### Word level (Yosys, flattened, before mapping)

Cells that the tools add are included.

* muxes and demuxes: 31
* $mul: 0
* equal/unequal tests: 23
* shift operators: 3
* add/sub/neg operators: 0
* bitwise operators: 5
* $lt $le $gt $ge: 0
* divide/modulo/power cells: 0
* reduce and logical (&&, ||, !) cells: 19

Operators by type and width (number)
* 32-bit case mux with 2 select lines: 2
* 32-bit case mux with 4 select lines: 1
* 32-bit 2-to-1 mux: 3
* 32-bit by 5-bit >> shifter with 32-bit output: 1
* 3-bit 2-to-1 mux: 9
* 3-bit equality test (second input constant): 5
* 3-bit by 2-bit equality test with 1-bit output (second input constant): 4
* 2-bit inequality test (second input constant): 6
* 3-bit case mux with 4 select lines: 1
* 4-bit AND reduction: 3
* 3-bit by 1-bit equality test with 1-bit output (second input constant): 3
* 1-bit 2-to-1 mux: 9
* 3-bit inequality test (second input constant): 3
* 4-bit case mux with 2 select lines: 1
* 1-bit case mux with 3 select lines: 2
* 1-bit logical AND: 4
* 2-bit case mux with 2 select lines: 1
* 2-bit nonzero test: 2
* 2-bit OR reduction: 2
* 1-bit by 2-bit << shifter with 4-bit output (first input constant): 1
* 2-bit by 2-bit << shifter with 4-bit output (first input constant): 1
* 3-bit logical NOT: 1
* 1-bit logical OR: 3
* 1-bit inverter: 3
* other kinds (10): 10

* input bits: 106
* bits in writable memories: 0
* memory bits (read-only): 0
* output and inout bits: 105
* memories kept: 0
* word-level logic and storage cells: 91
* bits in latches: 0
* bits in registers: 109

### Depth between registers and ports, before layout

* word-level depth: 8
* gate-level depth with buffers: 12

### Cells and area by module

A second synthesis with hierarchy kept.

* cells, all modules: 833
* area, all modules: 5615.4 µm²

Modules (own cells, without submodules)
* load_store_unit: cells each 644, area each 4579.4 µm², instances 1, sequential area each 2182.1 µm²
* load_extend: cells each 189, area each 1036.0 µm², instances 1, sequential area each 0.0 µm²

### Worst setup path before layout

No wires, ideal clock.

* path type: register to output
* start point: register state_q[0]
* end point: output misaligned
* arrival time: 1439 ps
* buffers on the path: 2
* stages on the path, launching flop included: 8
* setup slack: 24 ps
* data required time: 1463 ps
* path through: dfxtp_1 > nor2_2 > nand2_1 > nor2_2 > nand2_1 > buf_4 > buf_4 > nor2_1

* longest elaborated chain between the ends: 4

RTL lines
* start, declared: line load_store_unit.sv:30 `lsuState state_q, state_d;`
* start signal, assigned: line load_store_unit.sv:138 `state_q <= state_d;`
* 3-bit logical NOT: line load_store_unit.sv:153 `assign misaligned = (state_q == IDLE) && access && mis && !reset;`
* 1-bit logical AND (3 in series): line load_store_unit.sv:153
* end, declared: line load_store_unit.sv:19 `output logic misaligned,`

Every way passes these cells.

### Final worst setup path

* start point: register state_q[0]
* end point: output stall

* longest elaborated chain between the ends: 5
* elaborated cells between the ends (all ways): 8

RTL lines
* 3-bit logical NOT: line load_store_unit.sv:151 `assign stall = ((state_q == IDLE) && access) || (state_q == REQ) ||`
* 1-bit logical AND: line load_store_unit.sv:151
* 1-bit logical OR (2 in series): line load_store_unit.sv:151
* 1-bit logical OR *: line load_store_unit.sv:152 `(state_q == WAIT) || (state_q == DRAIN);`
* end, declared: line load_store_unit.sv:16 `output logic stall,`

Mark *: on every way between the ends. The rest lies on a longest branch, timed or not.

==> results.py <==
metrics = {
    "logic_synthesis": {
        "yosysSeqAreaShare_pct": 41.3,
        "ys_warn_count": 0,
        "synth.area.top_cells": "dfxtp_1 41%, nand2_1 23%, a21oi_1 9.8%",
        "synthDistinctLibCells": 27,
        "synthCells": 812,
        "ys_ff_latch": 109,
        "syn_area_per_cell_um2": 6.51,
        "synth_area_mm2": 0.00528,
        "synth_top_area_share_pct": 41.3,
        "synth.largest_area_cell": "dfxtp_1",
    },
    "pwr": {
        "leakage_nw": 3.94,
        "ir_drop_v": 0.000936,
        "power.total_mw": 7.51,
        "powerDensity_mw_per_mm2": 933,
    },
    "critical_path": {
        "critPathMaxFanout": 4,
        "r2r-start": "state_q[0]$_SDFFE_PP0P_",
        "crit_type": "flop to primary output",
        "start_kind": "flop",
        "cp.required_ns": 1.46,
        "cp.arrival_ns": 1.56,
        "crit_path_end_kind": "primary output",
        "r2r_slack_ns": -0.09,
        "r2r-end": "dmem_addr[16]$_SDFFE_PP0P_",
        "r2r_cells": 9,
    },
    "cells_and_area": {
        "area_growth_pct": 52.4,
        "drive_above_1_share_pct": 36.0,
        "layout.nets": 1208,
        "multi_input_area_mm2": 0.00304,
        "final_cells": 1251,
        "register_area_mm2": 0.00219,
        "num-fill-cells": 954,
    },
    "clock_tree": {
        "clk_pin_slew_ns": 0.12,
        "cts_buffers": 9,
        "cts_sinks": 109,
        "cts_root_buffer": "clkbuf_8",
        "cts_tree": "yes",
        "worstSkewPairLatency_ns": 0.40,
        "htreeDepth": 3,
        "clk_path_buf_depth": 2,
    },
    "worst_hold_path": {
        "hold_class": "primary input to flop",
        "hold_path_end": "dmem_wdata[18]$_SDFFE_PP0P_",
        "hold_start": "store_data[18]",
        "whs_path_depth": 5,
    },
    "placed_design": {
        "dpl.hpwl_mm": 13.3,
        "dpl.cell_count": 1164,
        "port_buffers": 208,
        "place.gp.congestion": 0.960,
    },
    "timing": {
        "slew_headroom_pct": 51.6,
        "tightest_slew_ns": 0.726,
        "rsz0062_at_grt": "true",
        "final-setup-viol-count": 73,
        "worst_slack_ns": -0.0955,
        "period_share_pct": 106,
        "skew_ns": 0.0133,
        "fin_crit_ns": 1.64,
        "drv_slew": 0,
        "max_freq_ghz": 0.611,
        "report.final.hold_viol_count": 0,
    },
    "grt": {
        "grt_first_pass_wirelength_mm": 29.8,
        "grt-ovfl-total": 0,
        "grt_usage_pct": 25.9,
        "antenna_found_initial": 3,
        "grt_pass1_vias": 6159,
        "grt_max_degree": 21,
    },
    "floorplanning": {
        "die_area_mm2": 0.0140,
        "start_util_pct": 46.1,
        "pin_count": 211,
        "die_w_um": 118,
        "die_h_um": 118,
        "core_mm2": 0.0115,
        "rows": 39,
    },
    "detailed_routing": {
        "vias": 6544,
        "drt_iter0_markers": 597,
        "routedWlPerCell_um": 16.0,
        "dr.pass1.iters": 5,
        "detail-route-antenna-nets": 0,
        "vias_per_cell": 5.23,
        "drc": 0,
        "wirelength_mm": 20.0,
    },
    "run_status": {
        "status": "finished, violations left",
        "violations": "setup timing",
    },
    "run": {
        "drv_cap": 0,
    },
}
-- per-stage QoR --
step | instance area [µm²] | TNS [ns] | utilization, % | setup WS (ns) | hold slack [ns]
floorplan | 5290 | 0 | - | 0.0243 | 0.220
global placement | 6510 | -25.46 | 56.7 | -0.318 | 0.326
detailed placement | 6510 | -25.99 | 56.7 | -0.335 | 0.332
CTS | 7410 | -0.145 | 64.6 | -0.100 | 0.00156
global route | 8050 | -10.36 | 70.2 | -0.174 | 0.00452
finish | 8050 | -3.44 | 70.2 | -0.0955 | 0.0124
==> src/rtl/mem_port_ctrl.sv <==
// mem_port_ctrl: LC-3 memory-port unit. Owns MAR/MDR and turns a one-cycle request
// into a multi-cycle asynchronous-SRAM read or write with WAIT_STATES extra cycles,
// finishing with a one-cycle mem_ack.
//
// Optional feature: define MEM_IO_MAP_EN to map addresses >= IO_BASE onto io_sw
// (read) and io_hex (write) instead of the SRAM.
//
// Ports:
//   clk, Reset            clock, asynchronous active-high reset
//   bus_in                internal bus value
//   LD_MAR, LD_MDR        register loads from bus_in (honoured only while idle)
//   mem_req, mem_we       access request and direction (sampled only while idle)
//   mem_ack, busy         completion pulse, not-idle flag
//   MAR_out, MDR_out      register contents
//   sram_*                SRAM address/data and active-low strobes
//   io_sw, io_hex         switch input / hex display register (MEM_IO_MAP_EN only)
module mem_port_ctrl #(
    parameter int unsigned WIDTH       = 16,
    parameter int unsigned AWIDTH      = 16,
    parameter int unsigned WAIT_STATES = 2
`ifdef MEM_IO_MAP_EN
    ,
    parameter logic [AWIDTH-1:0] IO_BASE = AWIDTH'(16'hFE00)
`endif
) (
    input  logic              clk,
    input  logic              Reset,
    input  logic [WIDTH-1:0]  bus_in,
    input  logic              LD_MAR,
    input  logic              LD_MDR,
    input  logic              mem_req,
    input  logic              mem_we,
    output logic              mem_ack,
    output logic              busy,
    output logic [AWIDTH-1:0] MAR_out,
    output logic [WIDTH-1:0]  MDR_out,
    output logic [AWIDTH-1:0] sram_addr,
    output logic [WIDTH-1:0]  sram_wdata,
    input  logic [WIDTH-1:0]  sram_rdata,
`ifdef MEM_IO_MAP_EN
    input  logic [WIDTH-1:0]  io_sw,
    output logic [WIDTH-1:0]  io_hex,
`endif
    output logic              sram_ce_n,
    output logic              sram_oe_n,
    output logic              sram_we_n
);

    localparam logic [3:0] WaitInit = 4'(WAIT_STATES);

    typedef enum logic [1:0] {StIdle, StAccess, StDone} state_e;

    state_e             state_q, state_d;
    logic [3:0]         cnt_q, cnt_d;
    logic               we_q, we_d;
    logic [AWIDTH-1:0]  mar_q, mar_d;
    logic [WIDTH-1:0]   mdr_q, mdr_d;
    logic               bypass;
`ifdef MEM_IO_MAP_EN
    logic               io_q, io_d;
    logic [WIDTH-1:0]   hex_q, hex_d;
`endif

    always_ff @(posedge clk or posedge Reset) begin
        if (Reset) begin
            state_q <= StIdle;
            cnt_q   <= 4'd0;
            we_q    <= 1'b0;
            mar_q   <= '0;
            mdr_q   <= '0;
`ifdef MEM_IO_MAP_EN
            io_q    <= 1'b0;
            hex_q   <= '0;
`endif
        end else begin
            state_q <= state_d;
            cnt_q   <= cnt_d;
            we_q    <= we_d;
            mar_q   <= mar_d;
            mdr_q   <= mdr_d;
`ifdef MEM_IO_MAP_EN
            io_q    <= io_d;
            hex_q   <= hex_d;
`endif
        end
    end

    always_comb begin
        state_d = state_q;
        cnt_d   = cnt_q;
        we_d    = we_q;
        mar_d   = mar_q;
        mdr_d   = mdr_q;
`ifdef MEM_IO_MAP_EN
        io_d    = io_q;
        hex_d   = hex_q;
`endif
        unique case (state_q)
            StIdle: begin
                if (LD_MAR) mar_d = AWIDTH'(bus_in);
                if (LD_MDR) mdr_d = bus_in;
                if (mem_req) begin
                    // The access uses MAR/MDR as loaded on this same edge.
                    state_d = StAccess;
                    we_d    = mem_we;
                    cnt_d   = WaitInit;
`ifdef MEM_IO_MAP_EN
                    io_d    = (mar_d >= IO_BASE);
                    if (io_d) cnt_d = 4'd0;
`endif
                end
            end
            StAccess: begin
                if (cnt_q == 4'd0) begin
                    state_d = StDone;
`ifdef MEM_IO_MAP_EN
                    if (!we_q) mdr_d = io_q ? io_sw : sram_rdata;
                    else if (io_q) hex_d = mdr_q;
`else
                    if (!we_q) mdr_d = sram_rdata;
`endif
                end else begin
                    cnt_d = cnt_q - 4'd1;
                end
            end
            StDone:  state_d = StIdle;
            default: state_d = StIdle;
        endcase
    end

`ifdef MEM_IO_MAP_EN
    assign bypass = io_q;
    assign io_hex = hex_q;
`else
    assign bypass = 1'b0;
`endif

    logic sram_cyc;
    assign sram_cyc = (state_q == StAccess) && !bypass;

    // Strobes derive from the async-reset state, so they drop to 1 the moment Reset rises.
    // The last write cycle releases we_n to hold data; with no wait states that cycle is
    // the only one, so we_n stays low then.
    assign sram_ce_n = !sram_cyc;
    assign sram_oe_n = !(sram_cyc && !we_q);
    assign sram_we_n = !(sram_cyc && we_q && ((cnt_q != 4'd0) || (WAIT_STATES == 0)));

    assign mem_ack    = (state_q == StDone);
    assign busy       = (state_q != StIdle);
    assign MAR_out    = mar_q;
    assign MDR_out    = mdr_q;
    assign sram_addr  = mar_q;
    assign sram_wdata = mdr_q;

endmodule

= = = = =

WORK TO COMPLETE
Scan the records above for the lines holding "equal/unequal tests: 23" and "buf_4 > nor2_1". Transcribe those two and every line between them word for word, and no others.

TASK SOLUTION
* equal/unequal tests: 23
* shift operators: 3
* add/sub/neg operators: 0
* bitwise operators: 5
* $lt $le $gt $ge: 0
* divide/modulo/power cells: 0
* reduce and logical (&&, ||, !) cells: 19

Operators by type and width (number)
* 32-bit case mux with 2 select lines: 2
* 32-bit case mux with 4 select lines: 1
* 32-bit 2-to-1 mux: 3
* 32-bit by 5-bit >> shifter with 32-bit output: 1
* 3-bit 2-to-1 mux: 9
* 3-bit equality test (second input constant): 5
* 3-bit by 2-bit equality test with 1-bit output (second input constant): 4
* 2-bit inequality test (second input constant): 6
* 3-bit case mux with 4 select lines: 1
* 4-bit AND reduction: 3
* 3-bit by 1-bit equality test with 1-bit output (second input constant): 3
* 1-bit 2-to-1 mux: 9
* 3-bit inequality test (second input constant): 3
* 4-bit case mux with 2 select lines: 1
* 1-bit case mux with 3 select lines: 2
* 1-bit logical AND: 4
* 2-bit case mux with 2 select lines: 1
* 2-bit nonzero test: 2
* 2-bit OR reduction: 2
* 1-bit by 2-bit << shifter with 4-bit output (first input constant): 1
* 2-bit by 2-bit << shifter with 4-bit output (first input constant): 1
* 3-bit logical NOT: 1
* 1-bit logical OR: 3
* 1-bit inverter: 3
* other kinds (10): 10

* input bits: 106
* bits in writable memories: 0
* memory bits (read-only): 0
* output and inout bits: 105
* memories kept: 0
* word-level logic and storage cells: 91
* bits in latches: 0
* bits in registers: 109

### Depth between registers and ports, before layout

* word-level depth: 8
* gate-level depth with buffers: 12

### Cells and area by module

A second synthesis with hierarchy kept.

* cells, all modules: 833
* area, all modules: 5615.4 µm²

Modules (own cells, without submodules)
* load_store_unit: cells each 644, area each 4579.4 µm², instances 1, sequential area each 2182.1 µm²
* load_extend: cells each 189, area each 1036.0 µm², instances 1, sequential area each 0.0 µm²

### Worst setup path before layout

No wires, ideal clock.

* path type: register to output
* start point: register state_q[0]
* end point: output misaligned
* arrival time: 1439 ps
* buffers on the path: 2
* stages on the path, launching flop included: 8
* setup slack: 24 ps
* data required time: 1463 ps
* path through: dfxtp_1 > nor2_2 > nand2_1 > nor2_2 > nand2_1 > buf_4 > buf_4 > nor2_1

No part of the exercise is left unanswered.